*Action item*
Whatever the records below say, write them all out exactly.

*Extracted information*

$ cat src/rtl/bounded_counter_pkg.sv
// Shared mode encoding for the bounded up/down counter family.
package bounded_counter_pkg;

  typedef logic [1:0] mode_t;

  localparam mode_t MODE_WRAP   = 2'b00;
  localparam mode_t MODE_SAT    = 2'b01;
  localparam mode_t MODE_BOUNCE = 2'b10;

endpackage

$ cat src/rtl/counter_prescaler.sv
// Enable prescaler: tick is high one cycle in every PRESCALE while enable is held.
module counter_prescaler #(
  parameter int PRESCALE = 1
) (
  input  logic clk,
  input  logic reset,
  input  logic enable,
  output logic tick
);

  localparam int CW = (PRESCALE > 1) ? $clog2(PRESCALE) : 1;
  localparam logic [CW-1:0] LAST = CW'((PRESCALE > 1) ? PRESCALE - 1 : 0);

  logic [CW-1:0] phase_reg;

  // Phase restarts from zero whenever enable drops.
  always_ff @(posedge clk or posedge reset) begin
    if (reset) begin
      phase_reg <= '0;
    end else if (!enable || phase_reg == LAST) begin
      phase_reg <= '0;
    end else begin
      phase_reg <= phase_reg + 1'b1;
    end
  end

  assign tick = (PRESCALE <= 1) ? enable : (enable && phase_reg == LAST);

endmodule

$ cat src/rtl/bounded_updown_counter.sv
// Parametrised up/down counter with runtime limits, wrap/saturate/bounce modes and prescaler.
module bounded_updown_counter
  import bounded_counter_pkg::*;
#(
  parameter int WIDTH       = 4,
  parameter int STEP_W      = 2,
  parameter int RESET_VALUE = 5,
  parameter int PRESCALE    = 1
) (
  input  logic              clk,
  input  logic              reset,
  input  logic              enable,
  input  logic              load,
  input  logic [WIDTH-1:0]  load_value,
  input  logic              up_down,
  input  logic [STEP_W-1:0] step,
  input  mode_t             mode,
  input  logic [WIDTH-1:0]  lo_limit,
  input  logic [WIDTH-1:0]  hi_limit,
  input  logic              clear_flags,
  output logic [WIDTH-1:0]  count,
  output logic              at_max,
  output logic              at_min,
  output logic              dir,
  output logic              event_pulse,
  output logic              sat_sticky,
  output logic              limit_err
);

  logic             tick;
  logic             do_step;
  logic             going_up;
  logic             out_range;
  logic [WIDTH:0]   step_ext;
  logic [WIDTH:0]   sum;
  logic [WIDTH:0]   diff;
  logic [WIDTH-1:0] load_count;
  logic [WIDTH-1:0] step_count;
  logic             step_dir;
  logic             step_event;

  logic [WIDTH-1:0] count_reg;
  logic             dir_reg;
  logic             event_pulse_reg;
  logic             sat_sticky_reg;

  counter_prescaler #(.PRESCALE(PRESCALE)) u_prescaler (
    .clk    (clk),
    .reset  (reset),
    .enable (enable),
    .tick   (tick)
  );

  assign limit_err = lo_limit > hi_limit;
  assign do_step   = enable & tick & ~load & ~limit_err;

  always_comb begin
    step_ext   = (step == '0) ? (WIDTH+1)'(1) : (WIDTH+1)'(step);
    going_up   = (mode == MODE_BOUNCE) ? dir_reg : up_down;
    sum        = {1'b0, count_reg} + step_ext;
    diff       = {1'b0, count_reg} - step_ext;
    out_range  = (count_reg < lo_limit) || (count_reg > hi_limit);
    load_count = (load_value < lo_limit) ? lo_limit :
                 (load_value > hi_limit) ? hi_limit : load_value;
    step_count = count_reg;
    step_dir   = going_up;
    step_event = 1'b0;

    if (going_up) begin
      if (sum > {1'b0, hi_limit}) begin
        step_event = 1'b1;
        case (mode)
          MODE_SAT:    step_count = hi_limit;
          MODE_BOUNCE: begin
            step_count = hi_limit;
            step_dir   = 1'b0;
          end
          default:     step_count = lo_limit;
        endcase
      end else if (out_range) begin
        // Count sat below a raised lower limit: pull it back in and flag it.
        step_event = 1'b1;
        step_count = (sum[WIDTH-1:0] < lo_limit) ? lo_limit : sum[WIDTH-1:0];
      end else begin
        step_count = sum[WIDTH-1:0];
      end
    end else begin
      if (diff[WIDTH] || diff[WIDTH-1:0] < lo_limit) begin
        step_event = 1'b1;
        case (mode)
          MODE_SAT:    step_count = lo_limit;
          MODE_BOUNCE: begin
            step_count = lo_limit;
            step_dir   = 1'b1;
          end
          default:     step_count = hi_limit;
        endcase
      end else if (out_range) begin
        step_event = 1'b1;
        step_count = (diff[WIDTH-1:0] > hi_limit) ? hi_limit : diff[WIDTH-1:0];
      end else begin
        step_count = diff[WIDTH-1:0];
      end
    end
  end

  always_ff @(posedge clk or posedge reset) begin
    if (reset) begin
      count_reg       <= WIDTH'(RESET_VALUE);
      dir_reg         <= 1'b1;
      event_pulse_reg <= 1'b0;
      sat_sticky_reg  <= 1'b0;
    end else begin
      event_pulse_reg <= do_step & step_event;
      if (!limit_err) begin
        // A fresh event beats a simultaneous clear.
        sat_sticky_reg <= (do_step & step_event) | (sat_sticky_reg & ~clear_flags);
        if (load) begin
          count_reg <= load_count;
        end else if (do_step) begin
          count_reg <= step_count;
          dir_reg   <= step_dir;
        end
      end
    end
  end

  assign count       = count_reg;
  assign dir         = dir_reg;
  assign event_pulse = event_pulse_reg;
  assign sat_sticky  = sat_sticky_reg;
  assign at_max      = count_reg == hi_limit;
  assign at_min      = count_reg == lo_limit;

endmodule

*Response*
$ cat src/rtl/bounded_counter_pkg.sv
// Shared mode encoding for the bounded up/down counter family.
package bounded_counter_pkg;

  typedef logic [1:0] mode_t;

  localparam mode_t MODE_WRAP   = 2'b00;
  localparam mode_t MODE_SAT    = 2'b01;
  localparam mode_t MODE_BOUNCE = 2'b10;

endpackage

$ cat src/rtl/counter_prescaler.sv
// Enable prescaler: tick is high one cycle in every PRESCALE while enable is held.
module counter_prescaler #(
  parameter int PRESCALE = 1
) (
  input  logic clk,
  input  logic reset,
  input  logic enable,
  output logic tick
);

  localparam int CW = (PRESCALE > 1) ? $clog2(PRESCALE) : 1;
  localparam logic [CW-1:0] LAST = CW'((PRESCALE > 1) ? PRESCALE - 1 : 0);

  logic [CW-1:0] phase_reg;

  // Phase restarts from zero whenever enable drops.
  always_ff @(posedge clk or posedge reset) begin
    if (reset) begin
      phase_reg <= '0;
    end else if (!enable || phase_reg == LAST) begin
      phase_reg <= '0;
    end else begin
      phase_reg <= phase_reg + 1'b1;
    end
  end

  assign tick = (PRESCALE <= 1) ? enable : (enable && phase_reg == LAST);

endmodule

$ cat src/rtl/bounded_updown_counter.sv
// Parametrised up/down counter with runtime limits, wrap/saturate/bounce modes and prescaler.
module bounded_updown_counter
  import bounded_counter_pkg::*;
#(
  parameter int WIDTH       = 4,
  parameter int STEP_W      = 2,
  parameter int RESET_VALUE = 5,
  parameter int PRESCALE    = 1
) (
  input  logic              clk,
  input  logic              reset,
  input  logic              enable,
  input  logic              load,
  input  logic [WIDTH-1:0]  load_value,
  input  logic              up_down,
  input  logic [STEP_W-1:0] step,
  input  mode_t             mode,
  input  logic [WIDTH-1:0]  lo_limit,
  input  logic [WIDTH-1:0]  hi_limit,
  input  logic              clear_flags,
  output logic [WIDTH-1:0]  count,
  output logic              at_max,
  output logic              at_min,
  output logic              dir,
  output logic              event_pulse,
  output logic              sat_sticky,
  output logic              limit_err
);

  logic             tick;
  logic             do_step;
  logic             going_up;
  logic             out_range;
  logic [WIDTH:0]   step_ext;
  logic [WIDTH:0]   sum;
  logic [WIDTH:0]   diff;
  logic [WIDTH-1:0] load_count;
  logic [WIDTH-1:0] step_count;
  logic             step_dir;
  logic             step_event;

  logic [WIDTH-1:0] count_reg;
  logic             dir_reg;
  logic             event_pulse_reg;
  logic             sat_sticky_reg;

  counter_prescaler #(.PRESCALE(PRESCALE)) u_prescaler (
    .clk    (clk),
    .reset  (reset),
    .enable (enable),
    .tick   (tick)
  );

  assign limit_err = lo_limit > hi_limit;
  assign do_step   = enable & tick & ~load & ~limit_err;

  always_comb begin
    step_ext   = (step == '0) ? (WIDTH+1)'(1) : (WIDTH+1)'(step);
    going_up   = (mode == MODE_BOUNCE) ? dir_reg : up_down;
    sum        = {1'b0, count_reg} + step_ext;
    diff       = {1'b0, count_reg} - step_ext;
    out_range  = (count_reg < lo_limit) || (count_reg > hi_limit);
    load_count = (load_value < lo_limit) ? lo_limit :
                 (load_value > hi_limit) ? hi_limit : load_value;
    step_count = count_reg;
    step_dir   = going_up;
    step_event = 1'b0;

    if (going_up) begin
      if (sum > {1'b0, hi_limit}) begin
        step_event = 1'b1;
        case (mode)
          MODE_SAT:    step_count = hi_limit;
          MODE_BOUNCE: begin
            step_count = hi_limit;
            step_dir   = 1'b0;
          end
          default:     step_count = lo_limit;
        endcase
      end else if (out_range) begin
        // Count sat below a raised lower limit: pull it back in and flag it.
        step_event = 1'b1;
        step_count = (sum[WIDTH-1:0] < lo_limit) ? lo_limit : sum[WIDTH-1:0];
      end else begin
        step_count = sum[WIDTH-1:0];
      end
    end else begin
      if (diff[WIDTH] || diff[WIDTH-1:0] < lo_limit) begin
        step_event = 1'b1;
        case (mode)
          MODE_SAT:    step_count = lo_limit;
          MODE_BOUNCE: begin
            step_count = lo_limit;
            step_dir   = 1'b1;
          end
          default:     step_count = hi_limit;
        endcase
      end else if (out_range) begin
        step_event = 1'b1;
        step_count = (diff[WIDTH-1:0] > hi_limit) ? hi_limit : diff[WIDTH-1:0];
      end else begin
        step_count = diff[WIDTH-1:0];
      end
    end
  end

  always_ff @(posedge clk or posedge reset) begin
    if (reset) begin
      count_reg       <= WIDTH'(RESET_VALUE);
      dir_reg         <= 1'b1;
      event_pulse_reg <= 1'b0;
      sat_sticky_reg  <= 1'b0;
    end else begin
      event_pulse_reg <= do_step & step_event;
      if (!limit_err) begin
        // A fresh event beats a simultaneous clear.
        sat_sticky_reg <= (do_step & step_event) | (sat_sticky_reg & ~clear_flags);
        if (load) begin
          count_reg <= load_count;
        end else if (do_step) begin
          count_reg <= step_count;
          dir_reg   <= step_dir;
        end
      end
    end
  end

  assign count       = count_reg;
  assign dir         = dir_reg;
  assign event_pulse = event_pulse_reg;
  assign sat_sticky  = sat_sticky_reg;
  assign at_max      = count_reg == hi_limit;
  assign at_min      = count_reg == lo_limit;

endmodule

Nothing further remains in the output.